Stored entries
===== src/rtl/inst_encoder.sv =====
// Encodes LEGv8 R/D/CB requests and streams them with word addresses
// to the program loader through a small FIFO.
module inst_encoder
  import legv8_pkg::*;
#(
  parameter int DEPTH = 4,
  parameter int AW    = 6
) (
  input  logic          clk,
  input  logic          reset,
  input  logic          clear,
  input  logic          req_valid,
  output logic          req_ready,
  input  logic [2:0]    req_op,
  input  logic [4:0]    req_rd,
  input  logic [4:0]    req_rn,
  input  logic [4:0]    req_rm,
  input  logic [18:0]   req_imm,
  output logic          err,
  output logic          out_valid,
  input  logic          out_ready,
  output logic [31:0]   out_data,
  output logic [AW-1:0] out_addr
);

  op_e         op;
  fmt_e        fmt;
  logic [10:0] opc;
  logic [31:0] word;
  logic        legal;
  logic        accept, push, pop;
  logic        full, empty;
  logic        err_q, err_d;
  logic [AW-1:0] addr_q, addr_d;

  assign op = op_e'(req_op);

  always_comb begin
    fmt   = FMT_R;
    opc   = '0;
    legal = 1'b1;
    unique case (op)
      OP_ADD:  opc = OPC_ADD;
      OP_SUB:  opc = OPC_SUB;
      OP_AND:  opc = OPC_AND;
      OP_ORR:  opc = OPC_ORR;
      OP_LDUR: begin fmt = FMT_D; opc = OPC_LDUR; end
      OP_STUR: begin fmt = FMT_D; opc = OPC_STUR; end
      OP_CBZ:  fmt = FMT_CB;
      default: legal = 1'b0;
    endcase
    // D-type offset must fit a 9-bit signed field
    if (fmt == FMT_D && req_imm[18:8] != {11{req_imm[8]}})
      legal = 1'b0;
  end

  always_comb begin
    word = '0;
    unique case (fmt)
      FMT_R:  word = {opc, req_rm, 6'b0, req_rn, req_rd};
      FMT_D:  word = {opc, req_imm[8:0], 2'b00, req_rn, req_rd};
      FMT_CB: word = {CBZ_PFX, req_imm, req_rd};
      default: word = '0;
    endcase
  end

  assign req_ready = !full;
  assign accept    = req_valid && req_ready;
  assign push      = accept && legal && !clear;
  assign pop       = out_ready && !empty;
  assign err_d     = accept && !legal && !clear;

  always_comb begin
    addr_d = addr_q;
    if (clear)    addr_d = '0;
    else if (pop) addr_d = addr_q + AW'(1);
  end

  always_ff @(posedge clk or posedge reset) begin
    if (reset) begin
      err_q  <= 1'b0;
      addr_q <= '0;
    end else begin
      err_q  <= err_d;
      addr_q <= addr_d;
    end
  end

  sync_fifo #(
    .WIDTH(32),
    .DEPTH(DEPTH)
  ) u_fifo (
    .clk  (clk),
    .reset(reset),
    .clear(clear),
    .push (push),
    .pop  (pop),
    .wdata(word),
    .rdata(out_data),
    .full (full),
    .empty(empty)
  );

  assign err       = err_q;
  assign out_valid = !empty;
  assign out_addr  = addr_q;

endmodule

> EXERCISE OBJECTIVE
Please output an exact copy of the lines above, from the opening line of the data down to the line that contains "unique case (fmt)".

> EXERCISE RESPONSE
===== src/rtl/inst_encoder.sv =====
// Encodes LEGv8 R/D/CB requests and streams them with word addresses
// to the program loader through a small FIFO.
module inst_encoder
  import legv8_pkg::*;
#(
  parameter int DEPTH = 4,
  parameter int AW    = 6
) (
  input  logic          clk,
  input  logic          reset,
  input  logic          clear,
  input  logic          req_valid,
  output logic          req_ready,
  input  logic [2:0]    req_op,
  input  logic [4:0]    req_rd,
  input  logic [4:0]    req_rn,
  input  logic [4:0]    req_rm,
  input  logic [18:0]   req_imm,
  output logic          err,
  output logic          out_valid,
  input  logic          out_ready,
  output logic [31:0]   out_data,
  output logic [AW-1:0] out_addr
);

  op_e         op;
  fmt_e        fmt;
  logic [10:0] opc;
  logic [31:0] word;
  logic        legal;
  logic        accept, push, pop;
  logic        full, empty;
  logic        err_q, err_d;
  logic [AW-1:0] addr_q, addr_d;

  assign op = op_e'(req_op);

  always_comb begin
    fmt   = FMT_R;
    opc   = '0;
    legal = 1'b1;
    unique case (op)
      OP_ADD:  opc = OPC_ADD;
      OP_SUB:  opc = OPC_SUB;
      OP_AND:  opc = OPC_AND;
      OP_ORR:  opc = OPC_ORR;
      OP_LDUR: begin fmt = FMT_D; opc = OPC_LDUR; end
      OP_STUR: begin fmt = FMT_D; opc = OPC_STUR; end
      OP_CBZ:  fmt = FMT_CB;
      default: legal = 1'b0;
    endcase
    // D-type offset must fit a 9-bit signed field
    if (fmt == FMT_D && req_imm[18:8] != {11{req_imm[8]}})
      legal = 1'b0;
  end

  always_comb begin
    word = '0;
    unique case (fmt)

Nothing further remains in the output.